WHAT IS BEING ASKED: Once the line containing "if (crun && c_last) CRC <= c_res;" is found in the entries below, reproduce it and every line after it, stopping at and including the line containing "st_err <= c_err;"; reproduce nothing else, and keep each line exact.

(Records from a data source)
Source: an optimization exercise on an open RTL-to-GDS flow (aim: small area, a short achievable clock period and few clock cycles). Production flows keep margins and buffers that such runs may drop.
The RTL was checked by simulation tests, not by an equivalence proof against the original design.
Power and IR drop assume default switching activity.

==> design/flow/design.v <==
module ncb (
    input  wire         clk,
    input  wire         rst,
    input  wire         cmd_valid,
    input  wire [31:0]  cmd_word,
    output wire         cmd_ready,
    input  wire [5:0]   host_addr,
    input  wire         host_we,
    input  wire [7:0]   host_wdata,
    output reg  [7:0]   host_rdata,
    output wire [7:0]   status,
    output wire         tr_valid,
    output wire [6:0]   tr_sa,
    output wire [4:0]   tr_wlen,
    output wire [127:0] tr_wdata,
    output wire [4:0]   tr_rlen,
    input  wire         tr_done,
    input  wire         tr_err,
    input  wire [127:0] tr_rdata
);
    localparam [7:0] OP_NOP       = 8'h00, OP_CLRST     = 8'h01,
                     OP_XWR       = 8'h10, OP_XRD       = 8'h11,
                     OP_XCMD      = 8'h12, OP_XRDRAW    = 8'h13,
                     OP_BCDDEC    = 8'h20, OP_BCDENC    = 8'h21,
                     OP_TIMEDEC   = 8'h30, OP_TIMEENC   = 8'h31,
                     OP_CLKDEC    = 8'h32, OP_CLKENC    = 8'h33,
                     OP_DATEDEC   = 8'h34, OP_DATEENC   = 8'h35,
                     OP_AL1ENC    = 8'h36, OP_AL2ENC    = 8'h37,
                     OP_ALENTEST  = 8'h38, OP_ALENABLE  = 8'h39,
                     OP_ALDISABLE = 8'h3A, OP_ALFIRED   = 8'h3B,
                     OP_CRCINIT   = 8'h40, OP_CRCBYTE   = 8'h41,
                     OP_CRC8      = 8'h42, OP_CRCVFY    = 8'h43,
                     OP_FRMPAIR   = 8'h44, OP_FRMSER    = 8'h45;
    localparam [2:0] E_NONE = 3'd0, E_BUS = 3'd1, E_CHK = 3'd2,
                     E_VAL = 3'd3, E_ILL = 3'd4;
    function [7:0] dec;                   
        input [7:0] x;
        dec = {1'b0, x[7:4], 3'd0} + {3'd0, x[7:4], 1'b0} + {4'd0, x[3:0]};
    endfunction
    function mal;
        input [7:0] x;
        mal = (x[7:4] > 4'd9) || (x[3:0] > 4'd9);
    endfunction
    function [7:0] enc;                   
        input [6:0] v;
        reg [3:0] t, k;
        begin
            t = (v >= 7'd90) ? 4'd9 : (v >= 7'd80) ? 4'd8 : (v >= 7'd70) ? 4'd7 :
                (v >= 7'd60) ? 4'd6 : (v >= 7'd50) ? 4'd5 : (v >= 7'd40) ? 4'd4 :
                (v >= 7'd30) ? 4'd3 : (v >= 7'd20) ? 4'd2 : (v >= 7'd10) ? 4'd1 : 4'd0;
            k = {t[2:0], 1'b0} + {t[0], 3'b0};      
            enc = {t, v[3:0] - k};
        end
    endfunction
    function [4:0] lim16;                 
        input [3:0] b;
        integer k;
        begin
            lim16 = 5'd16;
            for (k = 1; k < 16; k = k + 1)
                if (b == k) lim16 = 16 - k;
        end
    endfunction
    function gt5;                         
        input [4:0] a;
        input [4:0] b;
        integer k;
        reg g;
        begin
            g = 1'b0;
            for (k = 0; k < 5; k = k + 1)
                g = (a[k] & ~b[k]) | ((a[k] | ~b[k]) & g);
            gt5 = g;
        end
    endfunction
    function [7:0] crc_step;
        input [7:0] c;
        input [7:0] x;
        integer k;
        reg [7:0] r;
        begin
            r = c ^ x;
            for (k = 0; k < 8; k = k + 1)
                r = r[7] ? ((r << 1) ^ 8'h31) : (r << 1);
            crc_step = r;
        end
    endfunction
    integer i;
    reg [7:0]  B [0:15];
    reg [7:0]  V [0:7];
    reg [15:0] W0, W1;
    reg [31:0] SN;
    reg [7:0]  CRC;
    reg [2:0]  st_err;
    reg        st_mal, st_flag, st_fv0, st_fv1, st_stk;
    reg        xfer, crun;                
    reg [6:0]  r_sa;
    reg [4:0]  t_wlen, r_n;
    reg [7:0]  r_a, t_b1;
    wire [7:0] c_acc = r_a;
    wire [3:0] c_ptr = r_sa[3:0];
    wire [4:0] c_cnt = r_n;
    wire       c_vfy = r_sa[4];
    wire [4:0] t_rlen = r_n;
    wire idle = !xfer && !crun;
    assign cmd_ready = idle;
    assign status    = {st_stk, st_fv1, st_fv0, st_flag, st_mal, st_err};
    wire take = idle && cmd_valid;                  
    wire hwr  = idle && !cmd_valid && host_we;      
    wire [31:0] w    = cmd_word;
    wire [7:0]  op   = w[31:24];
    wire [4:0]  f_n  = w[4:0];
    wire [7:0]  f_p  = w[15:8];
    wire [3:0]  f_vr = w[11:8];
    wire [3:0]  f_br = w[3:0];
    reg        op_known;
    reg [23:0] op_mask;
    always @* begin
        op_known = 1'b1;
        op_mask  = 24'hFFFFFF;
        case (op)
            OP_NOP, OP_CLRST, OP_CRCINIT:              op_mask = 24'hFFFFFF;
            OP_XWR, OP_XRD:                            op_mask = 24'h8000E0;
            OP_XCMD:                                   op_mask = 24'h800000;
            OP_XRDRAW:                                 op_mask = 24'h80FFE0;
            OP_BCDDEC, OP_BCDENC:                      op_mask = 24'hFFF0F0;
            OP_TIMEDEC, OP_TIMEENC, OP_CLKDEC, OP_CLKENC,
            OP_DATEDEC, OP_DATEENC, OP_CRCBYTE,
            OP_FRMPAIR, OP_FRMSER:                     op_mask = 24'hFFFFF0;
            OP_AL1ENC, OP_AL2ENC, OP_ALENTEST, OP_ALENABLE,
            OP_ALDISABLE, OP_ALFIRED, OP_CRC8, OP_CRCVFY: op_mask = 24'hFF00F0;
            default:                                   op_known = 1'b0;
        endcase
    end
    wire legal = op_known && ((w[23:0] & op_mask) == 24'd0);
    wire is_clrst = op == OP_CLRST;
    wire is_xwr   = op == OP_XWR;
    wire is_xrd   = op == OP_XRD;
    wire is_xcmd  = op == OP_XCMD;
    wire is_xraw  = op == OP_XRDRAW;
    wire is_bdec  = op == OP_BCDDEC;
    wire is_benc  = op == OP_BCDENC;
    wire is_tdec  = op == OP_TIMEDEC;
    wire is_tenc  = op == OP_TIMEENC;
    wire is_cdec  = op == OP_CLKDEC;
    wire is_cenc  = op == OP_CLKENC;
    wire is_ddec  = op == OP_DATEDEC;
    wire is_denc  = op == OP_DATEENC;
    wire is_al1   = op == OP_AL1ENC;
    wire is_al2   = op == OP_AL2ENC;
    wire is_alt   = op == OP_ALENTEST;
    wire is_ale   = op == OP_ALENABLE;
    wire is_ald   = op == OP_ALDISABLE;
    wire is_alf   = op == OP_ALFIRED;
    wire is_cinit = op == OP_CRCINIT;
    wire is_cbyte = op == OP_CRCBYTE;
    wire is_crc8  = op == OP_CRC8;
    wire is_cvfy  = op == OP_CRCVFY;
    wire is_fpair = op == OP_FRMPAIR;
    wire is_fser  = op == OP_FRMSER;
    wire is_frm   = is_fpair || is_fser;
    wire [3:0] sh = crun ? c_ptr : f_br;
    reg [7:0] ry [0:13];
    reg [7:0] rz [0:9];
    reg [7:0] ru [0:7];
    reg [7:0] fb [0:6];
    always @* begin
        for (i = 0; i < 14; i = i + 1)
            if (i < 8) ry[i] = sh[3] ? B[i + 8] : B[i];
            else       ry[i] = B[i];
        for (i = 0; i < 10; i = i + 1) rz[i] = sh[2] ? ry[i + 4] : ry[i];
        for (i = 0; i < 8;  i = i + 1) ru[i] = sh[1] ? rz[i + 2] : rz[i];
        for (i = 0; i < 7;  i = i + 1) fb[i] = sh[0] ? ru[i + 1] : ru[i];
    end
    wire [7:0] d0 = dec(fb[0]);
    wire [7:0] d1 = dec(fb[1]);
    wire [7:0] d3 = dec(fb[3]);
    wire [7:0] d4 = dec(fb[4]);
    wire [7:0] d6 = dec(fb[6]);
    wire [7:0] d2m = dec(fb[2] & 8'h7F);
    wire [7:0] d5m = dec(fb[5] & 8'h7F);
    wire [7:0] hb  = fb[2];
    wire [1:0] hhi = hb[6] ? {1'b0, hb[4]} : hb[5:4];
    wire [7:0] d2h = {1'b0, hhi, 3'd0} + {3'd0, hhi, 1'b0} + {4'd0, hb[3:0]} +
                     ((hb[6] && hb[5]) ? 8'd12 : 8'd0);
    wire m0 = mal(fb[0]), m1 = mal(fb[1]), m3 = mal(fb[3]), m4 = mal(fb[4]),
         m6 = mal(fb[6]);
    wire m2 = fb[2][3:0] > 4'd9;            
    wire m5 = fb[5][3:0] > 4'd9;
    wire [7:0] vsel = V[f_vr[2:0]];
    wire [7:0] ev0 = enc({1'b0, V[0][5:0]});
    wire [7:0] ev1 = enc({1'b0, V[1][5:0]});
    wire [7:0] ev2 = enc({2'b0, V[2][4:0]});
    wire [7:0] ev3 = {5'd0, V[3][2:0]};
    wire [7:0] ev4 = enc({2'b0, V[4][4:0]});
    wire [7:0] ev5 = enc({3'b0, V[5][3:0]});
    wire [7:0] ev6 = enc(V[6][6:0]);
    wire [7:0] evs = enc(vsel[6:0]);                 
    wire sec_ok  = V[0] <= 8'd59;
    wire min_ok  = V[1] <= 8'd59;
    wire hour_ok = V[2] <= 8'd23;
    wire wday_ok = V[3] >= 8'd1 && V[3] <= 8'd7;
    wire date_ok = V[4] >= 8'd1 && V[4] <= 8'd31;
    wire mon_ok  = V[5] >= 8'd1 && V[5] <= 8'd12;
    wire year_ok = V[6] <= 8'd99;
    wire al1_mode_ok = (f_p == 8'h0F) || (f_p == 8'h0E) || (f_p == 8'h0C) ||
                       (f_p == 8'h08) || (f_p == 8'h00) || (f_p == 8'h10);
    wire al2_mode_ok = (f_p == 8'h07) || (f_p == 8'h06) || (f_p == 8'h04) ||
                       (f_p == 8'h00) || (f_p == 8'h10);
    wire day_ok = f_p[4] ? wday_ok : date_ok;
    wire [6:0] eday = f_p[4] ? (ev3[6:0] | 7'h40) : ev4[6:0];
    wire       p1   = (f_p == 8'd1);
    wire [7:0] sel  = p1 ? 8'h01 : 8'h02;
    wire [4:0] lim8 = lim16(f_br);
    wire [4:0] limv = {1'b0, ~f_br};
    wire       crc8_bad   = (f_p[7:5] != 3'd0) || gt5(f_p[4:0], lim8);
    wire       crcvfy_bad = (f_p[7:5] != 3'd0) || gt5(f_p[4:0], limv);
    wire [7:0] c_in = crun ? c_acc : (is_cbyte ? CRC : 8'hFF);
    wire [7:0] l1a  = crc_step(8'h00, fb[0]);
    wire [7:0] l2a  = crc_step(l1a, fb[1]);
    wire [7:0] l2b  = crc_step(crc_step(8'h00, fb[3]), fb[4]);
    wire [7:0] k1   = crc_step(c_in, 8'h00);
    wire [7:0] c1   = l1a ^ k1;
    wire [7:0] c2   = l2a ^ crc_step(k1, 8'h00);
    wire [7:0] kff  = crc_step(crc_step(8'hFF, 8'h00), 8'h00);
    wire ok0 = ((l2a ^ fb[2]) == kff);
    wire ok1 = ((l2b ^ fb[5]) == kff);
    wire [4:0] c_rem  = crun ? c_cnt : f_p[4:0];
    wire       c_last = (c_rem <= 5'd2);
    wire [7:0] c_res  = (c_rem == 5'd1) ? c1 : c2;
    wire [7:0] c_nx   = (c_rem == 5'd1) ? fb[1] : fb[2];
    reg bad;
    always @* begin
        bad = 1'b0;
        case (op)
            OP_XWR:      bad = f_n > 5'd15;
            OP_XRD, OP_XRDRAW: bad = (f_n == 5'd0) || (f_n > 5'd16);
            OP_BCDDEC:   bad = f_vr > 4'd7;
            OP_BCDENC:   bad = f_vr > 4'd7 || vsel > 8'd99;
            OP_TIMEDEC:  bad = f_br > 4'd9;
            OP_TIMEENC:  bad = f_br > 4'd9 || !(sec_ok && min_ok && hour_ok && wday_ok &&
                                                date_ok && mon_ok && year_ok);
            OP_CLKDEC:   bad = f_br > 4'd13;
            OP_CLKENC:   bad = f_br > 4'd13 || !(sec_ok && min_ok && hour_ok);
            OP_DATEDEC:  bad = f_br > 4'd12;
            OP_DATEENC:  bad = f_br > 4'd12 || !(wday_ok && date_ok && mon_ok && year_ok);
            OP_AL1ENC:   bad = f_br > 4'd12 || !al1_mode_ok ||
                               !(sec_ok && min_ok && hour_ok && day_ok);
            OP_AL2ENC:   bad = f_br > 4'd13 || !al2_mode_ok || !(min_ok && hour_ok && day_ok);
            OP_CRC8:     bad = crc8_bad;
            OP_CRCVFY:   bad = crcvfy_bad;
            OP_FRMPAIR, OP_FRMSER: bad = f_br > 4'd10;
            default:     bad = 1'b0;
        endcase
    end
    wire go = legal && !bad;                        
    wire chk_err = is_frm && !(ok0 && ok1);
    wire [2:0] c_err = !legal ? E_ILL : bad ? E_VAL : chk_err ? E_CHK : E_NONE;
    wire is_xop = is_xwr || is_xrd || is_xcmd || is_xraw;
    wire x_go   = go && is_xop;
    wire cr_go  = go && (is_crc8 || is_cvfy) && (f_p != 8'd0);
    reg [7:0] fe [0:6];
    reg [2:0] flen;
    always @* begin
        for (i = 0; i < 7; i = i + 1) fe[i] = 8'd0;
        flen = 3'd0;
        if (is_denc) begin
            fe[0] = ev3; fe[1] = ev4; fe[2] = ev5; fe[3] = ev6;
        end else if (is_al1) begin
            fe[0] = {f_p[0], ev0[6:0]}; fe[1] = {f_p[1], ev1[6:0]};
            fe[2] = {f_p[2], ev2[6:0]}; fe[3] = {f_p[3], eday};
        end else if (is_al2) begin
            fe[0] = {f_p[0], ev1[6:0]}; fe[1] = {f_p[1], ev2[6:0]};
            fe[2] = {f_p[2], eday};
        end else begin
            fe[0] = ev0; fe[1] = ev1; fe[2] = ev2;
            fe[3] = ev3; fe[4] = ev4; fe[5] = ev5; fe[6] = ev6;
        end
        if (is_tenc)                  flen = 3'd7;
        else if (is_denc || is_al1)   flen = 3'd4;
        else if (is_cenc || is_al2)   flen = 3'd3;
    end
    wire fw = take && go && (flen != 3'd0);
    wire       sb_cmd = take && go && (is_benc || is_ale || is_ald || is_alf);
    wire [3:0] sb_a   = take ? f_br : host_addr[3:0];
    wire [7:0] sb     = !take ? host_wdata : is_benc ? evs :
                        is_ale ? (fb[0] | (p1 ? 8'h05 : 8'h02)) : (fb[0] & ~sel);
    wire       sb_go  = sb_cmd || (hwr && host_addr[5:4] == 2'b00);
    reg [7:0] g1 [0:7];
    reg [7:0] g2 [0:9];
    reg [7:0] g3 [0:13];
    reg [7:0] g4 [0:15];
    always @* begin
        for (i = 0; i < 8; i = i + 1)
            if (i == 0)      g1[i] = fe[0];
            else if (i == 7) g1[i] = fe[6];
            else             g1[i] = f_br[0] ? fe[i - 1] : fe[i];
        for (i = 0; i < 10; i = i + 1)
            if (i < 2)       g2[i] = g1[i];
            else if (i >= 8) g2[i] = g1[i - 2];
            else             g2[i] = f_br[1] ? g1[i - 2] : g1[i];
        for (i = 0; i < 14; i = i + 1)
            if (i < 4)        g3[i] = g2[i];
            else if (i >= 10) g3[i] = g2[i - 4];
            else              g3[i] = f_br[2] ? g2[i - 4] : g2[i];
        for (i = 0; i < 16; i = i + 1)
            if (i < 8)        g4[i] = g3[i];
            else if (i >= 14) g4[i] = g3[i - 8];
            else              g4[i] = f_br[3] ? g3[i - 8] : g3[i];
    end
    wire [6:0]  fpat  = is_tenc ? 7'h7F : (is_denc || is_al1) ? 7'h0F :
                        (is_cenc || is_al2) ? 7'h07 : 7'h00;
    wire [22:0] fwin  = {16'd0, fpat} << f_br;
    wire [15:0] fw_en = (take && go) ? fwin[15:0] : 16'd0;
    assign tr_valid = xfer;
    assign tr_sa    = r_sa;
    assign tr_wlen  = t_wlen;
    assign tr_rlen  = t_rlen;
    assign tr_wdata = {B[14], B[13], B[12], B[11], B[10], B[9], B[8], B[7],
                       B[6], B[5], B[4], B[3], B[2], B[1], t_b1, r_a};
    wire rd_ok = xfer && tr_done && !tr_err;
    function [7:0] sel4;
        input [1:0] s;
        input [7:0] a, b, c, d;
        sel4 = s[1] ? (s[0] ? d : c) : (s[0] ? b : a);
    endfunction
    wire [1:0] ha0 = host_addr[1:0], ha1 = host_addr[3:2], ha2 = host_addr[5:4];
    wire [7:0] hg_b0 = sel4(ha0, B[0],  B[1],  B[2],  B[3]);
    wire [7:0] hg_b1 = sel4(ha0, B[4],  B[5],  B[6],  B[7]);
    wire [7:0] hg_b2 = sel4(ha0, B[8],  B[9],  B[10], B[11]);
    wire [7:0] hg_b3 = sel4(ha0, B[12], B[13], B[14], B[15]);
    wire [7:0] hg_v0 = sel4(ha0, V[0],  V[1],  V[2],  V[3]);
    wire [7:0] hg_v1 = sel4(ha0, V[4],  V[5],  V[6],  V[7]);
    wire [7:0] hg_w  = sel4(ha0, W0[15:8], W0[7:0], W1[15:8], W1[7:0]);
    wire [7:0] hg_s  = sel4(ha0, SN[31:24], SN[23:16], SN[15:8], SN[7:0]);
    wire [7:0] hg_c  = sel4(ha0, CRC, status, 8'h00, 8'h00);
    wire [7:0] hh_b  = sel4(ha1, hg_b0, hg_b1, hg_b2, hg_b3);
    wire [7:0] hh_v  = sel4(ha1, hg_v0, hg_v1, hg_w, hg_s);
    wire [7:0] hh_c  = sel4(ha1, hg_c, 8'h00, 8'h00, 8'h00);
    always @* host_rdata = sel4(ha2, hh_b, hh_v, hh_c, 8'h00);
    wire tdec_go = take && go && is_tdec;
    wire cdec_go = take && go && is_cdec;
    wire ddec_go = take && go && is_ddec;
    wire bdec_go = take && go && is_bdec;
    always @(posedge clk) begin
        if (rst) begin
            for (i = 0; i < 16; i = i + 1) B[i] <= 8'h00;
            for (i = 0; i < 8;  i = i + 1) V[i] <= 8'h00;
            W0 <= 16'h0000;  W1 <= 16'h0000;  SN <= 32'h0;  CRC <= 8'hFF;
            st_err <= 3'd0; st_mal <= 1'b0; st_flag <= 1'b0;
            st_fv0 <= 1'b0; st_fv1 <= 1'b0; st_stk <= 1'b0;
            xfer <= 1'b0; crun <= 1'b0;
        end else begin
            for (i = 0; i < 16; i = i + 1) begin
                if (sb_go && sb_a == i)               B[i] <= sb;
                else if (rd_ok && i < t_rlen)         B[i] <= tr_rdata[8*i +: 8];
                else if (fw_en[i])                    B[i] <= g4[i];
            end
            if (hwr && host_addr[5:3] == 3'b010) V[host_addr[2:0]] <= host_wdata;
            if (tdec_go || cdec_go) begin
                V[0] <= d0; V[1] <= d1; V[2] <= d2h;
            end
            if (tdec_go) begin
                V[3] <= d3; V[4] <= d4; V[5] <= d5m; V[6] <= d6;
            end
            if (ddec_go) begin
                V[3] <= d0; V[4] <= d1; V[5] <= d2m; V[6] <= d3;
            end
            if (bdec_go) V[f_vr[2:0]] <= d0;
            if (hwr && host_addr == 6'h20) CRC <= host_wdata;
            if (take && legal && is_cinit) CRC <= 8'hFF;
            if (take && legal && is_cbyte) CRC <= c1;
            if (take && go && (is_crc8 || is_cvfy)) begin
                if (f_p == 8'd0) CRC <= 8'hFF;
                else if (c_last) CRC <= c_res;
            end
            if (crun && c_last) CRC <= c_res;
            if (take && go && is_fpair && ok0) W0 <= {fb[0], fb[1]};
            if (take && go && is_fpair && ok1) W1 <= {fb[3], fb[4]};
            if (take && go && is_fser && ok0 && ok1) SN <= {fb[0], fb[1], fb[3], fb[4]};
            if (take) begin
                st_err <= c_err;
                st_mal <= go && ((is_tdec && (m0 | m1 | m2 | m3 | m4 | m5 | m6)) ||
                                 (is_cdec && (m0 | m1 | m2)) ||
                                 (is_ddec && (m0 | m1 | m2 | m3)) ||
                                 (is_bdec && m0));
                if (c_err != E_NONE) st_stk <= 1'b1;
                else if (is_clrst)   st_stk <= 1'b0;
                if (go && is_frm) begin
                    st_fv0 <= ok0;
                    st_fv1 <= ok1;
                end
                if (go && is_alt) st_flag <= fb[0][2] && ((fb[0] & sel) != 8'd0);
                if (go && is_alf) st_flag <= (fb[0] & sel) != 8'd0;
                if (go && is_cvfy) begin
                    if (f_p == 8'd0)  st_flag <= (fb[0] == 8'hFF);
                    else if (c_last)  st_flag <= (c_res == c_nx);
                end
            end
            if (crun && c_last && c_vfy) st_flag <= (c_res == c_nx);
            if (xfer && tr_done && tr_err) begin
                st_err <= E_BUS;
                st_stk <= 1'b1;
            end
            if (take && x_go) xfer <= 1'b1;
            if (xfer && tr_done) xfer <= 1'b0;
            if (take && cr_go && !c_last) crun <= 1'b1;
            if (crun && c_last) crun <= 1'b0;
        end
        if (take) begin
            t_wlen <= is_xwr ? f_n + 5'd1 : is_xrd ? 5'd1 : is_xcmd ? 5'd2 : 5'd0;
            t_b1   <= is_xcmd ? w[7:0] : B[0];
        end
        if (take && is_xop) begin
            r_sa <= w[22:16];
            r_n  <= (is_xrd || is_xraw) ? f_n : 5'd0;
            r_a  <= w[15:8];
        end else if (take || crun) begin
            r_sa[3:0] <= sh + 4'd2;
            r_sa[4]   <= crun ? c_vfy : is_cvfy;
            r_n       <= c_rem - 5'd2;
            r_a       <= c2;
        end
    end
endmodule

ANSWER:
            if (crun && c_last) CRC <= c_res;
            if (take && go && is_fpair && ok0) W0 <= {fb[0], fb[1]};
            if (take && go && is_fpair && ok1) W1 <= {fb[3], fb[4]};
            if (take && go && is_fser && ok0 && ok1) SN <= {fb[0], fb[1], fb[3], fb[4]};
            if (take) begin
                st_err <= c_err;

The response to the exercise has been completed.